I read they were so close ...loved each other so much....she must be devastated 

RIP Rene Angelil.


----------



## Alex. (Jan 15, 2016)

waltky said:


> Celine Dion's husband dies...
> 
> *Rene Angelil, husband of Celine Dion, dies in Nevada*
> _14 Jan.`16  — Rene Angelil, Celine Dion's husband and manager, who molded her from a French-speaking Canadian ingénue into one of the world's most successful singers, died Thursday after a long battle with throat cancer, officials and family members said._
> ...


Very sad indeed. They were very much in love from what I have read.


----------



## Kat (Jan 16, 2016)

Sorry, but I read fairly recently they were getting a divorce. So, maybe not so close anymore. 

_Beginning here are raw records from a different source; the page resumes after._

$ cat src/rtl/trace_pkg.sv
`default_nettype none
// ============================================================================
// Module   : trace_pkg
// Purpose  : Shared types and helpers for the trace commit queue: the stored
//            event record, memory-size one-hot constants and store-data masking.
// Revision : 1.0 - initial release
// ============================================================================
package trace_pkg;

  // Storage widths of a queued event; the queue's XLEN/AW parameters match these.
  localparam int TRACE_XLEN = 32;
  localparam int TRACE_AW   = 7;

  // One-hot access sizes carried on the mem enable buses.
  localparam logic [2:0] MEM_B = 3'b001;
  localparam logic [2:0] MEM_H = 3'b010;
  localparam logic [2:0] MEM_W = 3'b100;

  typedef struct packed {
    logic [TRACE_XLEN-1:0] pc;
    logic                  rd_en;
    logic [TRACE_AW-1:0]   rd;
    logic [TRACE_XLEN-1:0] rd_wdata;
    logic                  pend;
    logic [2:0]            mem_wen;
    logic [TRACE_XLEN-1:0] waddr;
    logic [TRACE_XLEN-1:0] wdata;
    logic [TRACE_XLEN-1:0] raddr;
  } trace_evt_t;

  // Keep only the bytes a store actually writes; the smallest size bit wins.
  function automatic logic [TRACE_XLEN-1:0] mask_wdata(input logic [2:0]            wen,
                                                       input logic [TRACE_XLEN-1:0] data);
    logic [TRACE_XLEN-1:0] res;
    res = '0;
    if ((wen & MEM_B) != 3'b000) begin
      res = {{(TRACE_XLEN-8){1'b0}}, data[7:0]};
    end else if ((wen & MEM_H) != 3'b000) begin
      res = {{(TRACE_XLEN-16){1'b0}}, data[15:0]};
    end else if ((wen & MEM_W) != 3'b000) begin
      res = data;
    end
    return res;
  endfunction

endpackage : trace_pkg
`default_nettype wire

$ cat src/rtl/trace_wb_match.sv
`default_nettype none
// ============================================================================
// Module   : trace_wb_match
// Purpose  : Finds the youngest valid, pending queue entry whose rd equals a
//            late-writeback address. Purely combinational.
// Revision : 1.0 - initial release
// ============================================================================
module trace_wb_match
  import trace_pkg::*;
#(
  parameter int DEPTH = 8,
  parameter int AW    = TRACE_AW
) (
  input  logic [DEPTH-1:0]          valid_i,
  input  logic [DEPTH-1:0]          pend_i,
  input  logic [DEPTH-1:0][AW-1:0]  rd_i,
  input  logic [$clog2(DEPTH)-1:0]  head_i,
  input  logic [AW-1:0]             addr_i,
  output logic                      hit_o,
  output logic [$clog2(DEPTH)-1:0]  idx_o
);

  localparam int PW = $clog2(DEPTH);

  logic [PW-1:0] idx;

  // Walk from oldest to youngest so the last match seen is the youngest.
  always_comb begin
    hit_o = 1'b0;
    idx_o = head_i;
    idx   = head_i;
    for (int k = 0; k < DEPTH; k++) begin
      idx = head_i + PW'(k);
      if (valid_i[idx] && pend_i[idx] && (rd_i[idx] == addr_i)) begin
        hit_o = 1'b1;
        idx_o = idx;
      end
    end
  end

endmodule : trace_wb_match
`default_nettype wire

$ cat src/rtl/trace_commit_queue.sv
`default_nettype none
// ============================================================================
// Module   : trace_commit_queue
// Purpose  : In-order queue of commit events feeding the trace writer. Events
//            whose rd data is still in flight wait for a late writeback, so the
//            writer only ever sees complete records in program order.
// Revision : 1.0 - initial release
// ============================================================================
module trace_commit_queue
  import trace_pkg::*;
#(
  parameter int DEPTH = 8,
  parameter int AW    = TRACE_AW,
  parameter int XLEN  = TRACE_XLEN
) (
  input  logic                       clk_i,
  input  logic                       rst_i,
  input  logic                       in_valid_i,
  output logic                       in_ready_o,
  input  logic [XLEN-1:0]            in_pc_i,
  input  logic                       in_rd_en_i,
  input  logic [AW-1:0]              in_rd_addr_i,
  input  logic [XLEN-1:0]            in_rd_wdata_i,
  input  logic                       in_rd_pend_i,
  input  logic [2:0]                 in_mem_wen_i,
  input  logic [XLEN-1:0]            in_mem_waddr_i,
  input  logic [XLEN-1:0]            in_mem_wdata_i,
  input  logic [2:0]                 in_mem_ren_i,
  input  logic [XLEN-1:0]            in_mem_raddr_i,
  input  logic                       wb1_en_i,
  input  logic [AW-1:0]              wb1_addr_i,
  input  logic [XLEN-1:0]            wb1_data_i,
  input  logic                       wb2_en_i,
  input  logic [AW-1:0]              wb2_addr_i,
  input  logic [XLEN-1:0]            wb2_data_i,
  output logic                       out_valid_o,
  input  logic                       out_ready_i,
  output logic [XLEN-1:0]            out_pc_o,
  output logic                       out_rd_en_o,
  output logic [AW-1:0]              out_rd_addr_o,
  output logic [XLEN-1:0]            out_rd_wdata_o,
  output logic [2:0]                 out_mem_wen_o,
  output logic [XLEN-1:0]            out_mem_waddr_o,
  output logic [XLEN-1:0]            out_mem_wdata_o,
  output logic [XLEN-1:0]            out_mem_raddr_o,
  output logic [$clog2(DEPTH):0]     count_o,
  output logic [31:0]                inst_count_o,
  output logic                       orphan_wb_o
);

  localparam int PW = $clog2(DEPTH);
  localparam int CW = PW + 1;

  trace_evt_t                mem_q [DEPTH];
  logic [PW-1:0]             head_q, head_d, tail_q, tail_d;
  logic [CW-1:0]             count_q, count_d;
  logic [31:0]               inst_q, inst_d;
  logic                      orphan_q, orphan_d;

  trace_evt_t                new_evt, head_evt;
  logic                      vrd, push, pop;
  logic [DEPTH-1:0]          ent_valid, ent_pend;
  logic [DEPTH-1:0][AW-1:0]  ent_rd;
  logic [PW-1:0]             age;
  logic                      wb1_srch, wb2_srch, wb1_hit, wb2_hit;
  logic [PW-1:0]             wb1_idx, wb2_idx;

  assign head_evt    = mem_q[head_q];
  assign in_ready_o  = (count_q < CW'(DEPTH));
  assign out_valid_o = (count_q != '0) && !head_evt.pend;
  assign vrd         = in_rd_en_i && (in_rd_addr_i[4:0] != 5'd0);
  assign push        = in_valid_i && in_ready_o && (vrd || (in_mem_wen_i != 3'b000));
  assign pop         = out_valid_o && out_ready_i;
  assign wb1_srch    = wb1_en_i && (wb1_addr_i[4:0] != 5'd0);
  assign wb2_srch    = wb2_en_i && (wb2_addr_i[4:0] != 5'd0);

  // Build the record to enqueue: zero unused addresses, mask store data,
  // and hold rd data at zero until a pending write is resolved.
  always_comb begin
    new_evt          = '0;
    new_evt.pc       = in_pc_i;
    new_evt.rd_en    = vrd;
    new_evt.rd       = in_rd_addr_i;
    new_evt.pend     = vrd && in_rd_pend_i;
    new_evt.rd_wdata = (vrd && !in_rd_pend_i) ? in_rd_wdata_i : '0;
    new_evt.mem_wen  = in_mem_wen_i;
    new_evt.waddr    = (in_mem_wen_i != 3'b000) ? in_mem_waddr_i : '0;
    new_evt.wdata    = mask_wdata(in_mem_wen_i, in_mem_wdata_i);
    new_evt.raddr    = (in_mem_ren_i != 3'b000) ? in_mem_raddr_i : '0;
  end

  // Per-entry occupancy derived from distance to head, plus pend/rd views for the matchers.
  always_comb begin
    ent_valid = '0;
    ent_pend  = '0;
    ent_rd    = '0;
    age       = '0;
    for (int i = 0; i < DEPTH; i++) begin
      age          = PW'(i) - head_q;
      ent_valid[i] = (CW'(age) < count_q);
      ent_pend[i]  = mem_q[i].pend;
      ent_rd[i]    = mem_q[i].rd;
    end
  end

  trace_wb_match #(.DEPTH(DEPTH), .AW(AW)) u_match_wb1 (
    .valid_i (ent_valid),
    .pend_i  (ent_pend),
    .rd_i    (ent_rd),
    .head_i  (head_q),
    .addr_i  (wb1_addr_i),
    .hit_o   (wb1_hit),
    .idx_o   (wb1_idx)
  );

  trace_wb_match #(.DEPTH(DEPTH), .AW(AW)) u_match_wb2 (
    .valid_i (ent_valid),
    .pend_i  (ent_pend),
    .rd_i    (ent_rd),
    .head_i  (head_q),
    .addr_i  (wb2_addr_i),
    .hit_o   (wb2_hit),
    .idx_o   (wb2_idx)
  );

  // Next-state for pointers, occupancy, emitted-event counter and sticky orphan flag.
  always_comb begin
    head_d   = head_q + PW'(pop);
    tail_d   = tail_q + PW'(push);
    count_d  = count_q + CW'(push) - CW'(pop);
    inst_d   = inst_q + 32'(pop);
    orphan_d = orphan_q || (wb1_srch && !wb1_hit) || (wb2_srch && !wb2_hit);
  end

  // State registers and entry storage; wb2 is applied after wb1 so it wins a shared hit.
  always_ff @(posedge clk_i) begin
    if (rst_i) begin
      head_q   <= '0;
      tail_q   <= '0;
      count_q  <= '0;
      inst_q   <= '0;
      orphan_q <= 1'b0;
      for (int i = 0; i < DEPTH; i++) begin
        mem_q[i].pend <= 1'b0;
      end
    end else begin
      head_q   <= head_d;
      tail_q   <= tail_d;
      count_q  <= count_d;
      inst_q   <= inst_d;
      orphan_q <= orphan_d;
      if (push) begin
        mem_q[tail_q] <= new_evt;
      end
      if (wb1_srch && wb1_hit) begin
        mem_q[wb1_idx].rd_wdata <= wb1_data_i;
        mem_q[wb1_idx].pend     <= 1'b0;
      end
      if (wb2_srch && wb2_hit) begin
        mem_q[wb2_idx].rd_wdata <= wb2_data_i;
        mem_q[wb2_idx].pend     <= 1'b0;
      end
    end
  end

  assign out_pc_o        = head_evt.pc;
  assign out_rd_en_o     = head_evt.rd_en;
  assign out_rd_addr_o   = head_evt.rd;
  assign out_rd_wdata_o  = head_evt.rd_wdata;
  assign out_mem_wen_o   = head_evt.mem_wen;
  assign out_mem_waddr_o = head_evt.waddr;
  assign out_mem_wdata_o = head_evt.wdata;
  assign out_mem_raddr_o = head_evt.raddr;
  assign count_o         = count_q;
  assign inst_count_o    = inst_q;
  assign orphan_wb_o     = orphan_q;

endmodule : trace_commit_queue
`default_nettype wire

Then his cancer came back. 

RIP Rene


----------



## HereWeGoAgain (Jan 16, 2016)

RIP...Democrat party.


----------



## Hossfly (Jan 16, 2016)

I received an E-mail in early December from one of my fellow 1st Cavalry Div. Assoc. members about another member's death. I met him a number of times over the years and he was one of my heroes. He was a hero to his people while he was in a German concentration camp and a hero to members of the 8th Cavalry Regiment and members of the 1st Cavalry Div. He received the MOH for his bravery about 50 years later than he should have been awarded. His name was *Tibor Rubin* and here is his MOH citation and a brief biography. This has nothing to do with music but Tibor probably has the angels singing.


Tibor Rubin - Wikipedia, the free encyclopedia


----------



## skye (Jan 16, 2016)

Poor Celine Dion has lost another loved one. 

Celine Dion's brother dies of cancer days after death of husband Rene Angelil


----------



## Alex. (Jan 16, 2016)

skye said:


> Poor Celine Dion has lost another loved one.
> 
> Celine Dion's brother dies of cancer days after death of husband Rene Angelil


That is very sad.

Also, to dispel all the  rumors and haters. “'Rene says to me, 'I want to die in your arms.' OK, fine, I'll be there, you'll die in my arms.'”Looks like a true love story

Celine Dion: Rene hopes to 'die in my arms'


----------



## Kat (Jan 16, 2016)

Yeah, isn't it sad they were about to divorce? They were already legally separated. I ♥ Celine.


----------



## Gracie (Jan 16, 2016)

Dayum. Celine lost both within days. Double whammy. I can't even imagine.


----------



## Hugo Furst (Jan 16, 2016)

Many of are probably not old enough to remember this young lady.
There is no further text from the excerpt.